I’ve had it! This is absolutely insane, continually stereotyping generations (GenX, GenY, GenZ and Baby Boomers) as if everyone in them is the same. The latest push is now article after article about GenZ. I guess the good news is that we will stop being inundated with article after article about GenY, also known as Millennials. Right now, Google shows over 93 million results for Millennials and only around 4 million for Gen Z. However, the count for Gen Z appears to be rapidly growing.
GenZs, also known as Centennials or iGen, are defined to be between ages 8 and 22. Just consider how crazy one article is that just cited, “GenZers hand over more money for food and drink than any another spending category (including clothing)” Get real! Did they survey how an 8-year-old spends her allowance money (maybe on candy, but certainly not on clothing) versus how a teenager does versus how a 22-year-old medical student does? You can’t lump them all together in a survey without getting mush. It doesn’t tell you anything.

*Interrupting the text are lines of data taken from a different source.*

**src/rtl/exc_trk_pkg.sv**
```systemverilog
// Package: cause encoding and per-stage cause encoders shared by the tracker.
// Assumes at most one record per stage; a cause of zero means "no fault".
package exc_trk_pkg;

    typedef enum logic [2:0] {
        CAUSE_NONE      = 3'd0,
        CAUSE_IFETCH_PF = 3'd1,
        CAUSE_IFETCH_MA = 3'd2,
        CAUSE_ILLEGAL   = 3'd3,
        CAUSE_OVERFLOW  = 3'd4,
        CAUSE_DATA_PF   = 3'd5,
        CAUSE_DATA_MA   = 3'd6
    } cause_e;

    // Stage registers between fetch/decode, decode/execute, execute/memory.
    localparam int NUM_SLOTS = 3;

    // Fetch encoder: page fault takes precedence over misalignment.
    function automatic cause_e fetch_cause(input logic pf, input logic ma);
        if (pf)      return CAUSE_IFETCH_PF;
        else if (ma) return CAUSE_IFETCH_MA;
        else         return CAUSE_NONE;
    endfunction

    // Memory encoder: page fault takes precedence over misalignment.
    function automatic cause_e data_cause(input logic pf, input logic ma);
        if (pf)      return CAUSE_DATA_PF;
        else if (ma) return CAUSE_DATA_MA;
        else         return CAUSE_NONE;
    endfunction

endpackage

```
**src/rtl/exc_trk_slot.sv**
```systemverilog
// One pipeline register of the exception record (valid, PC, cause).
// Merges the stage's own fault into an unmarked instruction and keeps an
// existing cause untouched. Assumes the pipeline advances every cycle.
module exc_trk_slot
    import exc_trk_pkg::*;
#(
    parameter int PC_W = 32
) (
    input  logic            clk,
    input  logic            rst_n,
    input  logic            squash,
    input  logic            in_valid,
    input  logic [PC_W-1:0] in_pc,
    input  cause_e          in_cause,
    input  cause_e          local_cause,
    output logic            out_valid,
    output logic [PC_W-1:0] out_pc,
    output cause_e          out_cause
);

    cause_e merged;

    // First cause wins; an empty slot carries no cause.
    always_comb begin
        if (!in_valid)                merged = CAUSE_NONE;
        else if (in_cause != CAUSE_NONE) merged = in_cause;
        else                          merged = local_cause;
    end

    // Advance the record one stage, dropping it when squashed.
    always_ff @(posedge clk) begin
        if (!rst_n) begin
            out_valid <= 1'b0;
            out_pc    <= '0;
            out_cause <= CAUSE_NONE;
        end else begin
            out_valid <= in_valid & ~squash;
            out_pc    <= in_pc;
            out_cause <= merged;
        end
    end

    a_r8_squash_kills: assert property (@(posedge clk) disable iff (!rst_n)
        squash |=> !out_valid);

    a_r5_empty_stays_empty: assert property (@(posedge clk) disable iff (!rst_n)
        !in_valid |=> !out_valid);

    a_r6_cause_kept: assert property (@(posedge clk) disable iff (!rst_n)
        (in_valid && in_cause != CAUSE_NONE && !squash) |=> out_cause == $past(in_cause));

endmodule

```
**src/rtl/exc_trk_commit.sv**
```systemverilog
// Commit point at the memory/writeback boundary. Decides whether the
// instruction in the memory stage traps, gates its side effects, holds the
// writeback valid bit and latches the faulting PC and cause.
// Assumes the record arriving here is already in program order.
module exc_trk_commit
    import exc_trk_pkg::*;
#(
    parameter int PC_W = 32
) (
    input  logic            clk,
    input  logic            rst_n,
    input  logic            mem_valid,
    input  logic [PC_W-1:0] mem_pc,
    input  cause_e          mem_cause,
    input  cause_e          local_cause,
    output logic            trap,
    output logic            store_ok,
    output logic            wb_valid,
    output logic [PC_W-1:0] exc_pc,
    output cause_e          exc_cause
);

    cause_e final_cause;

    // Final cause of the memory-stage instruction and the trap decision.
    always_comb begin
        final_cause = (mem_cause != CAUSE_NONE) ? mem_cause : local_cause;
        trap        = mem_valid && (final_cause != CAUSE_NONE);
        store_ok    = mem_valid && !trap;
    end

    // Retire clean instructions into writeback; latch the record on a trap.
    always_ff @(posedge clk) begin
        if (!rst_n) begin
            wb_valid  <= 1'b0;
            exc_pc    <= '0;
            exc_cause <= CAUSE_NONE;
        end else begin
            wb_valid <= mem_valid & ~trap;
            if (trap) begin
                exc_pc    <= mem_pc;
                exc_cause <= final_cause;
            end
        end
    end

    a_r10_faulty_not_written: assert property (@(posedge clk) disable iff (!rst_n)
        trap |=> !wb_valid);

    a_r9_pc_latched: assert property (@(posedge clk) disable iff (!rst_n)
        trap |=> exc_pc == $past(mem_pc));

    a_r9_record_held: assert property (@(posedge clk) disable iff (!rst_n)
        !trap |=> ($stable(exc_pc) && $stable(exc_cause)));

    a_r6_carried_cause_traps: assert property (@(posedge clk) disable iff (!rst_n)
        (mem_valid && mem_cause != CAUSE_NONE) |-> trap);

endmodule

```
**src/rtl/exc_tracker.sv**
```systemverilog
// Top: carries an exception record beside each instruction of a five-stage
// pipeline and raises faults precisely, oldest first, at the memory/writeback
// boundary. Assumes the pipeline advances one stage per cycle.
module exc_tracker
    import exc_trk_pkg::*;
#(
    parameter int              PC_W     = 32,
    parameter logic [PC_W-1:0] TRAP_VEC = 'h100
) (
    input  logic            clk,
    input  logic            rst_n,
    input  logic            if_valid,
    input  logic [PC_W-1:0] if_pc,
    input  logic            if_page_fault,
    input  logic            if_misalign,
    input  logic            id_illegal,
    input  logic            ex_overflow,
    input  logic            mem_page_fault,
    input  logic            mem_misalign,
    output logic            trap_take,
    output logic [PC_W-1:0] trap_target,
    output logic            flush_younger,
    output logic            mem_store_ok,
    output logic            wb_write_ok,
    output logic [PC_W-1:0] exc_pc,
    output logic [2:0]      exc_cause
);

    logic            slot_valid [NUM_SLOTS+1];
    logic [PC_W-1:0] slot_pc    [NUM_SLOTS+1];
    cause_e          slot_cause [NUM_SLOTS+1];
    cause_e          stage_cause[NUM_SLOTS];
    cause_e          mem_local;
    cause_e          exc_cause_e;
    logic            trap;

    // Per-stage fault encoders, in stage order.
    always_comb begin
        stage_cause[0] = fetch_cause(if_page_fault, if_misalign);
        stage_cause[1] = id_illegal  ? CAUSE_ILLEGAL  : CAUSE_NONE;
        stage_cause[2] = ex_overflow ? CAUSE_OVERFLOW : CAUSE_NONE;
        mem_local      = data_cause(mem_page_fault, mem_misalign);
    end

    // Fetch enters the chain without a carried cause.
    always_comb begin
        slot_valid[0] = if_valid;
        slot_pc[0]    = if_pc;
        slot_cause[0] = CAUSE_NONE;
    end

    for (genvar k = 0; k < NUM_SLOTS; k++) begin : g_slot
        exc_trk_slot #(.PC_W(PC_W)) u_slot (
            .clk        (clk),
            .rst_n      (rst_n),
            .squash     (trap),
            .in_valid   (slot_valid[k]),
            .in_pc      (slot_pc[k]),
            .in_cause   (slot_cause[k]),
            .local_cause(stage_cause[k]),
            .out_valid  (slot_valid[k+1]),
            .out_pc     (slot_pc[k+1]),
            .out_cause  (slot_cause[k+1])
        );
    end

    exc_trk_commit #(.PC_W(PC_W)) u_commit (
        .clk        (clk),
        .rst_n      (rst_n),
        .mem_valid  (slot_valid[NUM_SLOTS]),
        .mem_pc     (slot_pc[NUM_SLOTS]),
        .mem_cause  (slot_cause[NUM_SLOTS]),
        .local_cause(mem_local),
        .trap       (trap),
        .store_ok   (mem_store_ok),
        .wb_valid   (wb_write_ok),
        .exc_pc     (exc_pc),
        .exc_cause  (exc_cause_e)
    );

    // Redirect and flush controls follow the commit decision.
    always_comb begin
        trap_take     = trap;
        flush_younger = trap;
        trap_target   = trap ? TRAP_VEC : '0;
        exc_cause     = exc_cause_e;
    end

    a_r11_clean_retires: assert property (@(posedge clk) disable iff (!rst_n)
        mem_store_ok |=> wb_write_ok);

    a_r7_trap_needs_record: assert property (@(posedge clk) disable iff (!rst_n)
        trap_take |-> slot_valid[NUM_SLOTS]);

endmodule

```
**config.mk**
```make
export PLATFORM = sky130hd
export DESIGN_NAME = exc_tracker
export DESIGN_NICKNAME = d
export VERILOG_FILES = /design/src/rtl/exc_trk_pkg.sv /design/src/rtl/exc_trk_slot.sv /design/src/rtl/exc_trk_commit.sv /design/src/rtl/exc_tracker.sv
export SDC_FILE = /design/constraint.sdc
export NUM_CORES = 1
export LEC_CHECK = 0
export BUFFER_PORTS_ARGS = -buffer_cell sky130_fd_sc_hd__buf_2
export CAP_MARGIN = 20
export CORE_MARGIN = 2
export CORE_UTILIZATION = 35
export CTS_BUF_LIST = sky130_fd_sc_hd__clkbuf_16
export DETAILED_ROUTE_END_ITERATION = 8
export GPL_ROUTABILITY_DRIVEN = 0
export PLACE_DENSITY_LB_ADDON = 0.15
export SKIP_CTS_REPAIR_TIMING = 1
export SLEW_MARGIN = 25
export SYNTH_ARGS = -nofsm -noshare
export SYNTH_HDL_FRONTEND = slang
export SYNTH_HIERARCHICAL = 1
export SYNTH_SLANG_ARGS = --single-unit
export TNS_END_PERCENT = 5
```
**constraint.sdc**
```tcl
create_clock -name clk -period 3.2 [get_ports clk]
set_clock_uncertainty 0.1 [all_clocks]
set_input_delay 0 -clock clk [delete_from_list [all_inputs] [get_ports clk]]
set_output_delay 0 -clock clk [all_outputs]
set_load 0.005 [all_outputs]
```
# Yosys cells after proc, flatten, opt, wreduce, memory -nomap -nowiden
# Index checks and enable logic that the tools add are counted.
# word_totals
register_bits	143
latch_bits	0
ramBits	0
rom_bits	0
inputBits	41
wordCells	41
n_memories	0
# op_classes
n_addsub	0
multipliers	0
div_mod_pow	0
n_lt_le_gt_ge	0
n_eq_ne	0
shifts	0
n_mux	10
n_bitwise	7
reduce_logical	11
# op_table
cell	count
$mux 3	5
$reduce_bool 3->1	4
$mux 9	1
$mux 2	3
$reduce_and 2->1	3
$and 1x1->1	4
$not 1->1	3
$reduce_or 3->1	1
$logic_and 1x1->1	2
$logic_not 1->1	1
$mux 1	1

# Depth between registers and ports, before layout
# logic_depth
word_depth	7
depth_mapped	6
ltp_nobuf	4

# Modules after synthesis
# Netlist, hierarchy kept.
# modules_own_cells
mod	n_inst	cells_per_inst	area_per_inst_um2	seq_area_each_um2
exc_trk_slot	3	82	992.2	720.7
exc_trk_commit	1	261	2225.9	720.7
exc_tracker	1	37	270.3	0.0

# Worst setup path after synthesis
# OpenSTA, ideal clock, no wires.
# synth_path
path_kind	register -> register
from	register g_slot[2].u_slot.out_cause[1]
to	register g_slot[0].u_slot.out_valid
t_arrival_ns	1.311
required_time_ns	3.035
setup_slack_ns	1.724
stages_incl_launch_ff	6
synth_period_minus_slack_ns	1.476
cell_sequence	dfxtp_1 nor4_4 buf_6 buf_2 a21oi_1 nor2_1
# synth_between
elab_chain_cells	6
# synth_rtl
item	line_no	text
start, declared	exc_trk_slot.sv:18	output cause_e out_cause
start signal, assigned	exc_trk_slot.sv:39	out_cause <= merged;
$reduce_bool 3->1	exc_trk_commit.sv:27	final_cause = (mem_cause != CAUSE_NONE) ? mem_cause : local_cause;
$mux 3 (*)	exc_trk_commit.sv:27	
$reduce_bool 3->1 (*)	exc_trk_commit.sv:28	trap = mem_valid && (final_cause != CAUSE_NONE);
$logic_and 1x1->1 (*)	exc_trk_commit.sv:28	
net flush_younger	exc_tracker.sv:22	output logic flush_younger,
$not 1->1 (*)	exc_trk_slot.sv:37	out_valid <= in_valid & ~squash;
$and 1x1->1 (*)	exc_trk_slot.sv:37	
end signal, assigned	exc_trk_slot.sv:37	
end, declared	exc_trk_slot.sv:16	output logic out_valid,
# Mark *: on every way through the listed nets, which the timed path passes. The rest lies on a longest branch.
# A chain may end at the register's enable or synchronous reset.

# Worst setup path after layout
# layout_path
from	register g_slot[2].u_slot.out_valid
to	output port flush_younger
# layout_between
elab_chain_cells	1
# layout_rtl
item	line_no
start, declared	exc_trk_slot.sv:16
start signal, assigned	exc_trk_slot.sv:37
$logic_and 1x1->1	exc_trk_commit.sv:28
end, declared	exc_tracker.sv:22
# No other way between the ends.

==> summary.txt <==
Outcome
  – Result of the run: completed

Routing
  – Number of vias per cell after detailed routing: 4.70
  – Number of search-and-repair iterations in the first detailed-routing pass: 5
  – Wire per inst: 13.6 µm
  – Routed WL: 11800 µm
  – DRT iter0 DRCs: 230
  – Number of nets still failing antenna checks after routing: 0
  – Count of unresolved DRC violations after routing: 0
  – Vias: 4079

Synthesis
  – Multiplexer fraction of the synthesized cell area: 0
  – Mapped cell area: 5470 µm²
  – Primary FF master, synth: sky130_fd_sc_hd__dfxtp_1
  – Post-synthesis share of cell area spent on full adders, half adders and majority gates: 0
  – Top-area cell type share of the netlist area: 0.527
  – Number of warnings issued by yosys: 6
  – Number of enable-type register cells in the synthesized netlist: 0
  – Most frequent cell after synthesis: sky130_fd_sc_hd__dfxtp_1
  – Share of synthesized flip-flops with an asynchronous set or reset: 0
  – Cell type with the highest aggregate area in the netlist: sky130_fd_sc_hd__dfxtp_1
  – Part of the Yosys area used for sequential elements: 0.527
  – Seq cells post-synth: 144
  – Fraction of the mapped netlist area in simple logic gates: 0.217
  – Xor/xnor share of the synthesized area: 0
  – Largest family of logic cells by synthesized area: simple AND/OR/NAND/NOR gates
  – Count of distinct cell types in the synthesized netlist: 30
  – Post-Synthesis Mean Instance Area: 10.1 µm²
  – Most numerous cell types in the synthesized netlist: sky130_fd_sc_hd__dfxtp_1 (144), sky130_fd_sc_hd__and2_1 (97), sky130_fd_sc_hd__buf_4 (33), sky130_fd_sc_hd__nand4_1 (33), sky130_fd_sc_hd__nand3_1 (32)
  – Complex-gate fraction of the synthesized area: 0.160
  – Number of instances in the synthesized netlist: 544
  – Main area contributors after synthesis: sky130_fd_sc_hd__dfxtp_1 (53%), sky130_fd_sc_hd__and2_1 (11%), sky130_fd_sc_hd__o2111a_1 (6.4%), sky130_fd_sc_hd__buf_4 (4.5%), sky130_fd_sc_hd__o211ai_1 (4.3%)

Clock network
  – Insertion delay of the later-clocked pin in the worst-skew pair: 0.41 ns
  – CTS tree: yes
  – Clock transition time at the flip-flop clock pins of the worst setup and hold paths: 0.06 ns
  – Num Clock Sinks: 144
  – Maximum root-to-sink buffer count: 2
  – Number of buffers added by the clock tree synthesis step: 17
  – Max H-tree Level: 4
  – Cell at the root of the clock tree: sky130_fd_sc_hd__clkbuf_16

Timing
  – Sum of negative setup slack: 0 ns
  – Hold slack final: 0.00202 ns
  – Final setup violation count: 0
  – Transition time of the tightest slew-check pin: 1.02 ns
  – Tightest slew margin relative to the limit: 0.318
  – Final Slew Violations: 0
  – Clock period minus worst slack: 2.51 ns
  – Final Hold Viols: 0
  – Unrepaired setup endpoints after global routing: no
  – Max Freq: 398 MHz
  – Post-route clock period utilization: 0.785

Worst setup path
  – Arrival time of data at the critical path endpoint: 2.41 ns
  – Type of the worst setup path: flop to output pin
  – Critical Path End Type: output pin
  – Max FO, Critical Path: 37
  – Data required time at the worst endpoint: 3.10 ns
  – Setup crit start kind: flop

Global routing
  – First-pass GRT wire length: 18400 µm
  – Largest net degree at the start of global routing: 155
  – Leftover overflow at the end of global routing: 0
  – Tot GR Track Use: 0.142
  – Vias in the first global route: 3679
  – Initial antenna violation count: 0

Floorplan
  – Core Area: 15300 µm²
  – Height of the chip: 129 µm
  – Die Footprint: 16700 µm²
  – Horiz. Die Dim: 129 µm
  – Count of standard-cell rows: 45
  – Number of placed I/O pins: 112
  – Effective utilization at floorplan: 0.359

Finish
  – Area Overhead vs Synth: 26.0%
  – Number of nets in the layout: 686
  – Fraction of final layout cells with drive strength greater than 1: 0.184
  – Diodes inserted: 0

Run
  – Max-Cap Viols: 0

Pwr
  – Leakage power: 0.00303 µW
  – Highest ir drop seen on vdd: 0.000318 V
  – Pwr dens: 607 nW/µm²

Placement
  – DP HPWL: 7020 µm
  – Buffers on Ports: 80

Hold path
  – Type of the worst min-delay path: input pin to flop
-- power breakdown --
part           switching, µW  leakage, µW  internal, µW
sequential              21.6      0.00118          1850
combinational            109      0.00155          89.5
clock                    739     0.000303          1380
-- path summary, 6_finish.rpt --
check	startpoint	end	slack, ns	depth (start not counted)
setup / recovery	g_slot[2].u_slot/out_valid$_SDFF_PN0_	flush_younger	0.69	3
hold / removal	mem_page_fault	u_commit/exc_cause[0]$_SDFFE_PN0P_	0.002	4
setup reg to reg	g_slot[2].u_slot/out_valid$_SDFF_PN0_	u_commit/exc_pc[30]$_SDFFE_PN0P_	0.90	4
hold reg to reg	g_slot[1].u_slot/out_pc[5]$_SDFF_PN0_	g_slot[2].u_slot/out_pc[5]$_SDFF_PN0_	0.33	1
-- through the flow --
step / setup WS [ns] / util / instances / total power (µW) / cell area (µm²)
after floorplan: 1.72 / - / 587 / 2050 / 5630
after global placement: 1.07 / 0.385 / 800 / 2070 / 5880
after detailed placement: 0.963 / 0.385 / 800 / 2070 / 5880
after CTS: 0.662 / 0.428 / 831 / 4200 / 6520
after global routing: 0.491 / 0.452 / 868 / 4330 / 6890
final: 0.687 / 0.452 / 868 / 4190 / 6890
-- layout by cell type (no fill, tap or decap), types with 4 or more instances in the layout --
cell type / instances
sky130_fd_sc_hd__dfxtp_1: 143
sky130_fd_sc_hd__and2_1: 97
sky130_fd_sc_hd__buf_2: 79
sky130_fd_sc_hd__conb_1: 44
sky130_fd_sc_hd__dlygate4sd3_1: 37
sky130_fd_sc_hd__nand4_1: 33
sky130_fd_sc_hd__nand3_1: 32
sky130_fd_sc_hd__o2111a_1: 31
sky130_fd_sc_hd__a31oi_1: 31
sky130_fd_sc_hd__o211ai_1: 31
sky130_fd_sc_hd__clkbuf_16: 17
sky130_fd_sc_hd__a21oi_1: 10
sky130_fd_sc_hd__inv_1: 9
sky130_fd_sc_hd__or3b_1: 9
sky130_fd_sc_hd__buf_4: 8
sky130_fd_sc_hd__nor3_1: 6
sky130_fd_sc_hd__bufinv_16: 5
sky130_fd_sc_hd__clkinv_4: 4
-- cells by family (layout without fill, tap and decap cells) --
kind of cell           after synthesis  in the layout
AO/OA/AOI/OAI                      110            110
buffers and inverters               96            166
flip-flops                         144            144
other                                1             44
AND/OR/NAND/NOR                    193            193
-- per-layer routing --
metal,vias to the layer above,wire length [µm],GRT usage
li1,2079,-,-
met2,145,5230,0.212
met3,12,821,0.0446
met1,1843,5570,0.188
met5,-,0,0
met4,0,150,0.0659
-- critical path: stages (launching register included) --
cell,delay (ns)
sky130_fd_sc_hd__dfxtp_2,0.75
sky130_fd_sc_hd__clkinv_1,0.54
sky130_fd_sc_hd__a21oi_1,0.50
sky130_fd_sc_hd__buf_2,0.20
-- layout make-up --
type	instances	area (µm²)
Fill cell	1458	8360
Inverter	10	37.5
Sequential cell	144	2880
Timing Repair Buffer	125	837
Clock inverter	14	216
Multi-Input combinational cell	347	2230
Tap cell	211	264
Clock buffer	17	425
-- state kept, by name, summed over array words and instances, names as in the netlist --
| name | cells |
|---|---|
| g_slot.u_slot/out_valid | 3 |
| g_slot.u_slot/out_cause | 9 |
| u_commit/exc_pc | 32 |
| u_commit/exc_cause | 3 |
| u_commit/wb_valid | 1 |
| g_slot.u_slot/out_pc | 96 |
Note: power is estimated with default switching activity, not from simulation.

It’s no different with Millennials, who are currently between ages 23 and 38. What does the spending habits or lifestyle of a 23-year-old college grad single male who is an apprentice at some Wall Street firm living with his parents in a condo in Manhattan have to do with a 30-year-old high school graduate childless couple who work in manufacturing and live in a small town apartment or with a graduate degree 38-year-old couple, one of whom is a doctor, with two children living in a home in an upscale suburban neighborhood?
Yes, there may be some common traits that some portion of each generation has, but they do not necessarily apply to everyone in that generation nor are those traits limited to that generation. Yes, a very high percentage of Millennials have smartphones, but Baby Boomers also have smartphones, just not as high a percentage.
I remember an experience I had over a year ago when I first started using Apple Pay at stores. I’m no Millennial, way past their age. I used Apple Pay to pay for some groceries. The young Millennial cashier watched me do it and had an expression on her face like I was from outer space doing some sort of magic. She had never seen Apple Pay before and didn’t know what it was until I explained it. So, who was so tech savvy like the literature leaves us to believe? It sure wasn’t all the Millennials and it sure wasn’t limited to Millennials.
Let’s stop all this craziness using GenX, GenY, Gen Z and Baby Boomers as generational stereotypes and start surveying and defining consumers’ characteristics and habits by more realistic tighter age groupings, their sociodemographics, lifestyles, and other traits that are far more defining and revealing.